Rapid LC-MS/MS quantification of Organophosphate non-specific metabolites in hair using alkaline extraction approach

Abstract

Assessing human exposure to commonly used, highly toxic, but non-persistent organophosphates (OPs) is challenging because these toxicants are readily biotransformed into dialkyl phosphates (DAPs) and other metabolites. Growing hair accumulates toxicants and their metabolites, which makes hair a valuable non-invasively sampled matrix that can be used to retrospectively examine chemical exposure. However, the efficient quantification of hydrophilic DAP compounds in hair is challenging due to complex hair matrix effects. To improve upon existing methods, we first examined the acid dissociation constants (pKa) of DAPs and amino acids (major components in hair) and identified the best pH conditions for minimizing matrix effects. We hypothesized that under basic pH conditions DAPs and amino acids would be negatively charged and have weak interactions favorable to DAP dissociation from the matrix. To test this, we compared the efficiency of various pH conditions of suitable solvents to extract six DAPs from hair samples, and we quantified these DAPs using liquid chromatography-tandem mass spectroscopy (LC-MS/MS).
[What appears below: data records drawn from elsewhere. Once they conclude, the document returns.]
`src/rtl/mem_port_arbiter_pkg.sv`:
```
// Shared types and constants for the IF/DM memory port arbiter.
// Holds the FSM state encoding, the owner encoding and the latency counter width.
package mem_port_arbiter_pkg;

  localparam int unsigned LatCntW = 3;

  typedef enum logic [1:0] {
    StIdle  = 2'b00,
    StIssue = 2'b01,
    StWait  = 2'b10,
    StDone  = 2'b11
  } arb_state_e;

  typedef enum logic {
    OwnIf = 1'b0,
    OwnDm = 1'b1
  } arb_owner_e;

endpackage

```
`src/rtl/mem_lat_counter.sv`:
```
// Loadable down-counter with zero flag; times the WAIT phase of an access.
module mem_lat_counter
  import mem_port_arbiter_pkg::*;
(
  input  logic               clk_i,
  input  logic               rst_ni,
  input  logic               load_i,
  input  logic [LatCntW-1:0] load_val_i,
  input  logic               dec_i,
  output logic               zero_o
);

  logic [LatCntW-1:0] cnt_d, cnt_q;

  always_comb begin
    cnt_d = cnt_q;
    if (load_i) begin
      cnt_d = load_val_i;
    end else if (dec_i && (cnt_q != '0)) begin
      cnt_d = cnt_q - LatCntW'(1);
    end
  end

  always_ff @(posedge clk_i or negedge rst_ni) begin
    if (!rst_ni) begin
      cnt_q <= '0;
    end else begin
      cnt_q <= cnt_d;
    end
  end

  assign zero_o = (cnt_q == '0);

endmodule

```
`src/rtl/mem_port_arbiter.sv`:
```
// Shares one memory port between instruction fetch and the load/store stage.
// Each access runs IDLE -> ISSUE -> WAIT -> DONE; DM wins ties unless IF has starved.
module mem_port_arbiter
  import mem_port_arbiter_pkg::*;
#(
  parameter int unsigned ADDR_W     = 32,
  parameter int unsigned DATA_W     = 32,
  parameter int unsigned MEM_LAT    = 1,
  parameter int unsigned STARVE_MAX = 4
) (
  input  logic              Clk,
  input  logic              Rst,
  input  logic              if_req,
  input  logic [ADDR_W-1:0] if_addr,
  output logic [DATA_W-1:0] if_rdata,
  output logic              if_valid,
  output logic              if_stall,
  input  logic              dm_req,
  input  logic              dm_rnw,
  input  logic [ADDR_W-1:0] dm_addr,
  input  logic [DATA_W-1:0] dm_wdata,
  output logic [DATA_W-1:0] dm_rdata,
  output logic              dm_valid,
  output logic              dm_stall,
  output logic              MemoryEnable,
  output logic              ReadNotWrite,
  output logic [ADDR_W-1:0] MemAddr,
  output logic [DATA_W-1:0] MemDin,
  input  logic [DATA_W-1:0] MemDout
);

  localparam int unsigned        StarveW   = $clog2(STARVE_MAX + 1);
  localparam logic [StarveW-1:0] StarveMax = StarveW'(STARVE_MAX);
  localparam logic [LatCntW-1:0] LatLoad   = LatCntW'(MEM_LAT - 1);

  arb_state_e         state_d, state_q;
  arb_owner_e         owner_d, owner_q;
  logic               op_rnw_d, op_rnw_q;
  logic [StarveW-1:0] starve_d, starve_q;

  logic               mem_en_d, mem_en_q;
  logic               mem_rnw_d, mem_rnw_q;
  logic [ADDR_W-1:0]  mem_addr_d, mem_addr_q;
  logic [DATA_W-1:0]  mem_din_d, mem_din_q;

  logic               if_valid_d, if_valid_q;
  logic               dm_valid_d, dm_valid_q;
  logic [DATA_W-1:0]  if_rdata_d, if_rdata_q;
  logic [DATA_W-1:0]  dm_rdata_d, dm_rdata_q;

  logic               grant_dm, grant_if;
  logic               cnt_load, cnt_dec, cnt_zero;

  mem_lat_counter u_lat_counter (
    .clk_i      (Clk),
    .rst_ni     (Rst),
    .load_i     (cnt_load),
    .load_val_i (LatLoad),
    .dec_i      (cnt_dec),
    .zero_o     (cnt_zero)
  );

  // A starved fetch overrides DM's tie-break priority.
  assign grant_dm = dm_req && !(if_req && (starve_q == StarveMax));
  assign grant_if = if_req && !grant_dm;

  always_comb begin
    state_d    = state_q;
    owner_d    = owner_q;
    op_rnw_d   = op_rnw_q;
    starve_d   = if_req ? starve_q : '0;
    mem_en_d   = 1'b0;
    mem_rnw_d  = 1'b0;
    mem_addr_d = '0;
    mem_din_d  = '0;
    if_valid_d = 1'b0;
    dm_valid_d = 1'b0;
    if_rdata_d = if_rdata_q;
    dm_rdata_d = dm_rdata_q;
    cnt_load   = 1'b0;
    cnt_dec    = 1'b0;

    case (state_q)
      StIdle: begin
        if (grant_dm) begin
          state_d    = StIssue;
          owner_d    = OwnDm;
          op_rnw_d   = dm_rnw;
          mem_en_d   = 1'b1;
          mem_rnw_d  = dm_rnw;
          mem_addr_d = dm_addr;
          mem_din_d  = dm_rnw ? '0 : dm_wdata;
          if (if_req && (starve_q != StarveMax)) begin
            starve_d = starve_q + StarveW'(1);
          end
        end else if (grant_if) begin
          state_d    = StIssue;
          owner_d    = OwnIf;
          op_rnw_d   = 1'b1;
          mem_en_d   = 1'b1;
          mem_rnw_d  = 1'b1;
          mem_addr_d = if_addr;
          starve_d   = '0;
        end
      end
      StIssue: begin
        state_d  = StWait;
        cnt_load = 1'b1;
      end
      StWait: begin
        if (cnt_zero) begin
          state_d = StDone;
          if (owner_q == OwnIf) begin
            if_valid_d = 1'b1;
            if_rdata_d = MemDout;
          end else begin
            dm_valid_d = 1'b1;
            if (op_rnw_q) begin
              dm_rdata_d = MemDout;
            end
          end
        end else begin
          cnt_dec = 1'b1;
        end
      end
      StDone: begin
        state_d = StIdle;
      end
      default: begin
        state_d = StIdle;
      end
    endcase
  end

  always_ff @(posedge Clk or negedge Rst) begin
    if (!Rst) begin
      state_q    <= StIdle;
      owner_q    <= OwnIf;
      op_rnw_q   <= 1'b0;
      starve_q   <= '0;
      mem_en_q   <= 1'b0;
      mem_rnw_q  <= 1'b0;
      mem_addr_q <= '0;
      mem_din_q  <= '0;
      if_valid_q <= 1'b0;
      dm_valid_q <= 1'b0;
      if_rdata_q <= '0;
      dm_rdata_q <= '0;
    end else begin
      state_q    <= state_d;
      owner_q    <= owner_d;
      op_rnw_q   <= op_rnw_d;
      starve_q   <= starve_d;
      mem_en_q   <= mem_en_d;
      mem_rnw_q  <= mem_rnw_d;
      mem_addr_q <= mem_addr_d;
      mem_din_q  <= mem_din_d;
      if_valid_q <= if_valid_d;
      dm_valid_q <= dm_valid_d;
      if_rdata_q <= if_rdata_d;
      dm_rdata_q <= dm_rdata_d;
    end
  end

  assign MemoryEnable = mem_en_q;
  assign ReadNotWrite = mem_rnw_q;
  assign MemAddr      = mem_addr_q;
  assign MemDin       = mem_din_q;
  assign if_valid     = if_valid_q;
  assign dm_valid     = dm_valid_q;
  assign if_rdata     = if_rdata_q;
  assign dm_rdata     = dm_rdata_q;
  assign if_stall     = if_req & ~if_valid_q;
  assign dm_stall     = dm_req & ~dm_valid_q;

endmodule

```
As expected, a basic extraction (methanol with 2% NH₄OH) approach had the highest extraction efficiency and yielded satisfactory recoveries for all six DAPs (72%-152%) without matrix effects. Additionally, the alkaline extract can be directly injected into the LC-MS/MS. This relatively rapid and simple procedure allowed us to process up to 90 samples per week with reproducible results. To our knowledge, this is the first method to quantify all six DAPs simultaneously in hair using LC-MS/MS with electrospray ionization (ESI) in negative ion mode. Finally, we demonstrated the feasibility of measuring DAP levels in hair samples from patients affected with amyotrophic lateral sclerosis (ALS), a neurodegenerative disease potentially linked to OP exposure. Due to our optimized solvent extraction process, the method we have developed is compatible with the rapidity and sensitivity needed for hair analysis applied to population biomonitoring.

Keywords: Dialkyl phosphates; ElectroSpray Ionization; Hair matrix; LC-MS/MS; Organophosphate pesticides; Solvent pH.